Arranjei uma pequena grande confusão.

Não sabem ao certo o que fazer comigo (Tipo aquela samambaia que cresceu além da conta – e agora atrapalha a passagem de todo mundo).

Chi se ne frega! – como diziam os italianos amigos do pai no Bar Astória, a beber cerveja e jogar Patrão e Sotto.

Sou de ascendência italiana, capiche?

Dos dois ramos da família.

Por parte de mãe, os Chisolini se orgulhavam em dizer que vieram de Mantova e de Florença.

Já o vô Carlito, embora nascido em Cascatinha no Rio de Janeiro, contava que os pais, os Avezzani, chegaram de Nápoles.

Por parte de pai, a coisa era mais simplória.

Martinos e Leones aqui aportaram no início do século 20, vindos da Calábria.

Era só o que diziam.

E só o que se sabe ainda hoje.

O norte e o sul da Velha Bota têm lá suas diferenças.

Digamos que os de cima se consideram mais ricos e cultos e belos enquanto os do sul são mais rústicos e turrões e belos.

Toda vez que o pai fazia das suas, não era raro a mãe justificar com o comentário nada lisonjeiro:

– Ah, calabrês, foi o diabo que te fez.

Como o pai aprontava muito e estava sempre em dívida com a mãe, ele apenas sorria e deixava  vida seguir naturalmente.

E assim a vida seguia.

Ô saudade!

Uma história que se ouvia na família (da mãe, lógico) ‘enaltecia’ a teimosia dos calabreses.

Era a seguinte:

Depois de andar pelo mundo, um homem, obviamente calabrês, quis voltar pra sua aldeia no sul da Itália. Andou, andou, até que encontrou o Senhor, disfarçado de eremita em uma clareira, que lhe disse:

– Bom homem, me diga aonde vai?

Ele respondeu:

– Ora, volto pra minha terra.

E o Senhor:

– Deveria dizer: ‘com a graça de Deus’.

– Volto pra minha terra, e pronto e basta – reiterou o calabrês.

O Senhor não perdoou:

– Então, por sua teimosia, será punido. Ficará preso por sete anos no charco da Solidão.

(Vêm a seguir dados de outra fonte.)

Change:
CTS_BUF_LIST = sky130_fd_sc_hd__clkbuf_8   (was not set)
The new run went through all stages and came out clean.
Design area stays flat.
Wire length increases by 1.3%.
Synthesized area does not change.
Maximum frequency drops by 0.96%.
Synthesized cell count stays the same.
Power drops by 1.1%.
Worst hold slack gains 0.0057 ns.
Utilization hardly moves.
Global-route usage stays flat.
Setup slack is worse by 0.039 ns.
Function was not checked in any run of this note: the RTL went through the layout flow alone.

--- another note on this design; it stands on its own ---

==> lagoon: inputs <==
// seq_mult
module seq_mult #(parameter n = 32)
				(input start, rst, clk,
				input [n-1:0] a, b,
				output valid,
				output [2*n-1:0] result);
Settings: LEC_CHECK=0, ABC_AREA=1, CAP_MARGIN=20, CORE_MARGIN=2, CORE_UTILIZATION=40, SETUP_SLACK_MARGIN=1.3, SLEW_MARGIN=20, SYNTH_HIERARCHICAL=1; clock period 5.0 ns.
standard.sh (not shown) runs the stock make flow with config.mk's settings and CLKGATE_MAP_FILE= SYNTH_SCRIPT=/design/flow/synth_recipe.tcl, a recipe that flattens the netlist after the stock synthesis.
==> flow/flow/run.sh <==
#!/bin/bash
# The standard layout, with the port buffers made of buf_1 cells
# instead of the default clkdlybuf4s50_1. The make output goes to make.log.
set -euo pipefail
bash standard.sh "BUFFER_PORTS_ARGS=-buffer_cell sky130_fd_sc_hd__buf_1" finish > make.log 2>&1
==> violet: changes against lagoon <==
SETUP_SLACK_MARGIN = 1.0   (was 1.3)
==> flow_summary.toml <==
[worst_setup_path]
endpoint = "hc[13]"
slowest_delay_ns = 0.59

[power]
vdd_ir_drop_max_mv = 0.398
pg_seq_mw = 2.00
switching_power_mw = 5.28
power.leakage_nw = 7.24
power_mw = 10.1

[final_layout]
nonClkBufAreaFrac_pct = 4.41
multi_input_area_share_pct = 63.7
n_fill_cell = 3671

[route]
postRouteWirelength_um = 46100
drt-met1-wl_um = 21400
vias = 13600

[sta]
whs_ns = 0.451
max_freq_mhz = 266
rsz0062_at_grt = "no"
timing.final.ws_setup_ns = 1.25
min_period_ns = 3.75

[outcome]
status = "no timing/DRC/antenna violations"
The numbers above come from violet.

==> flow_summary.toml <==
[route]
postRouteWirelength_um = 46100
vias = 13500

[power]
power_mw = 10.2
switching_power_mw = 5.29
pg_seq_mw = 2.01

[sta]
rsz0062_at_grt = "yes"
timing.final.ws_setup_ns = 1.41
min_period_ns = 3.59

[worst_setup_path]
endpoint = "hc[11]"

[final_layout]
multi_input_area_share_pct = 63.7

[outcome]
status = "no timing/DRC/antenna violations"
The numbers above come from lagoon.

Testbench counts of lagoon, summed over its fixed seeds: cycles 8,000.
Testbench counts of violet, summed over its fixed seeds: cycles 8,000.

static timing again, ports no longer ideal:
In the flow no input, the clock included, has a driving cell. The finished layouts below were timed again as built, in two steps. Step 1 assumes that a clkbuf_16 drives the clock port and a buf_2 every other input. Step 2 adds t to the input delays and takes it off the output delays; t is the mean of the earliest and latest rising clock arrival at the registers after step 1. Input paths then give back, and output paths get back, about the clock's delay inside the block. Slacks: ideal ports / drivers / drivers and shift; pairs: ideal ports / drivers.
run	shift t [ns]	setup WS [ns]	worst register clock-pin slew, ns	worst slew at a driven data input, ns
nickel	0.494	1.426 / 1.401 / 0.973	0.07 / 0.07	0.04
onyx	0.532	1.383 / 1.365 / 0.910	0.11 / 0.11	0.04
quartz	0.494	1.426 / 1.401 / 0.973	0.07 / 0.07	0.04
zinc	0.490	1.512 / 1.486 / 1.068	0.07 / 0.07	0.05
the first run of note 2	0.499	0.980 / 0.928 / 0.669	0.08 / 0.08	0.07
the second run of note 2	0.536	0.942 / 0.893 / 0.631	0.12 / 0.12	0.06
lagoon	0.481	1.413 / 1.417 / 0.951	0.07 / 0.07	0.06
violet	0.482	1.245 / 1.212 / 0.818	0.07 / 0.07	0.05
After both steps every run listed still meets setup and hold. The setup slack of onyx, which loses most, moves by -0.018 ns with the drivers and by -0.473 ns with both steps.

Naquele preciso momento, o caminhante virou um sapo e ficou a coaxar por sete anos no tal local determinado. A pular de lá pra cá e de cá pra lá.

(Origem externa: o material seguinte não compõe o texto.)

Background: an optimization exercise with open tools, aiming at small area and a short achievable clock period. Do not read the settings as production practice. At most, simulation tests tie the RTL to the original design; equivalence was not proved. Function not checked in run 2: the RTL went through the layout flow alone.

===== flow/config.mk =====
export PLATFORM = sky130hd
export DESIGN_NAME = Converter
export DESIGN_NICKNAME = Converter
export VERILOG_FILES = /design/flow/design.v
export SDC_FILE = /design/flow/constraint.sdc
export NUM_CORES = 8
export LEC_CHECK = 0
export CAP_MARGIN = 20
export CORE_MARGIN = 2
export CORE_UTILIZATION = 40
export SLEW_MARGIN = 20

===== flow/constraint.sdc =====
create_clock -name core_clock -period 8.5 [get_ports {clk}]
set_input_delay 1.7000 -clock core_clock [delete_from_list [all_inputs] [get_ports {clk}]]
set_output_delay 1.7000 -clock core_clock [all_outputs]
set_load 0.01 [all_outputs]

Passado este período, desfez-se o encanto e o calabrês retomou sua caminhada.

Andou algumas léguas e outra vez o eremita/Senhor se interpôs aos seus passos, com a mesma indagação:

 – Bom homem, me diga aonde vai?

– Ora, volto pra minha terra.

– Deveria dizer: ‘com a graça de Deus’.

Desta vez, o calabrês sequer chegou a responder.

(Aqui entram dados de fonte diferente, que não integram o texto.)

Background: an optimization exercise with open tools, aiming at small area, a short achievable clock period and few clock cycles per item. Do not read the settings as production practice.
Function was checked by simulation only, so behaviour that the tests miss may differ from the original.
Power and IR drop assume default switching activity.

// linear
module linear (
	clk,
	rst,
	start,
	ready,
	done,
	p__arg0_0_0,
	p__arg0_0_1,
	p__arg0_0_10,
	p__arg0_0_2,
	p__arg0_0_3,
	p__arg0_0_4,
	p__arg0_0_5,
	p__arg0_0_6,
	p__arg0_0_7,
	p__arg0_0_8,
	p__arg0_0_9,
	p___constant_11x11xf32_0_0,
	p___constant_11x11xf32_0_1,
	p___constant_11x11xf32_0_10,
	p___constant_11x11xf32_0_2,
	p___constant_11x11xf32_0_3,
	p___constant_11x11xf32_0_4,
	p___constant_11x11xf32_0_5,
	p___constant_11x11xf32_0_6,
	p___constant_11x11xf32_0_7,
	p___constant_11x11xf32_0_8,
	p___constant_11x11xf32_0_9,
	p___constant_11x11xf32_10_0,
	p___constant_11x11xf32_10_1,
	p___constant_11x11xf32_10_10,
	p___constant_11x11xf32_10_2,
	p___constant_11x11xf32_10_3,
	p___constant_11x11xf32_10_4,
	p___constant_11x11xf32_10_5,
	p___constant_11x11xf32_10_6,
	p___constant_11x11xf32_10_7,
	p___constant_11x11xf32_10_8,
	p___constant_11x11xf32_10_9,
	p___constant_11x11xf32_1_0,
	p___constant_11x11xf32_1_1,
	p___constant_11x11xf32_1_10,
	p___constant_11x11xf32_1_2,
	p___constant_11x11xf32_1_3,
	p___constant_11x11xf32_1_4,
	p___constant_11x11xf32_1_5,
	p___constant_11x11xf32_1_6,
	p___constant_11x11xf32_1_7,
	p___constant_11x11xf32_1_8,
	p___constant_11x11xf32_1_9,
	p___constant_11x11xf32_2_0,
	p___constant_11x11xf32_2_1,
	p___constant_11x11xf32_2_10,
	p___constant_11x11xf32_2_2,
	p___constant_11x11xf32_2_3,
	p___constant_11x11xf32_2_4,
	p___constant_11x11xf32_2_5,
	p___constant_11x11xf32_2_6,
	p___constant_11x11xf32_2_7,
	p___constant_11x11xf32_2_8,
	p___constant_11x11xf32_2_9,
	p___constant_11x11xf32_3_0,
	p___constant_11x11xf32_3_1,
	p___constant_11x11xf32_3_10,
	p___constant_11x11xf32_3_2,
	p___constant_11x11xf32_3_3,
	p___constant_11x11xf32_3_4,
	p___constant_11x11xf32_3_5,
	p___constant_11x11xf32_3_6,
	p___constant_11x11xf32_3_7,
	p___constant_11x11xf32_3_8,
	p___constant_11x11xf32_3_9,
	p___constant_11x11xf32_4_0,
	p___constant_11x11xf32_4_1,
  ...
clock: 8.0 ns
lec_check: 0
abc_clock_period_in_ps: 3000
cap_margin: 30
core_area: 5 5 615 615
die_area: 0 0 620 620
place_density: 0.5
setup_slack_margin: 4.5
slew_margin: 30
tns_end_percent: 100
run.sh (not shown) runs the stock make flow with config.mk's settings and CLKGATE_MAP_FILE= SYNTH_SCRIPT=/design/flow/synth_recipe.tcl, a recipe that flattens the netlist after the stock synthesis.
The first run ran to the end with no violations.
Testbench counts at the start, summed over its fixed seeds: cycles 29,600, items 800.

Entendeu com quem dialogava e, bem a seu modo, resmungando alguns  impropérios, retomou o rumo do Charco.

Essa historieta, como disse, ouvia na casa de meus avós maternos.

Há coisa de ano e tanto, passei uns dias recentes em Réggio Calábria, na ponta da Bota, e fiquei sabendo que o conto é do Norte da Itália e retrata o jeito de encarar a vida dos moradores de Biella, na região de Piemonte.

Houve também quem creditasse a façanha aos moradores de Trieste.

Os regiocalabreses  se empolgaram na discussão da origem da fábula  – e, sinceramente, saí da roda sem saber em quem acreditar.

Não importa muito. Não importa nada.

Também por aqui, neste Brasilzão de meu Deus transfigurado ou não de eremita, vejo muita gente tinhosa que só.

Mandando e desmandando.

Mas, isto é outra história que fica para uma próxima vez.

E nada do café chegar.

Bolo, então, pelo jeito, nem pensar.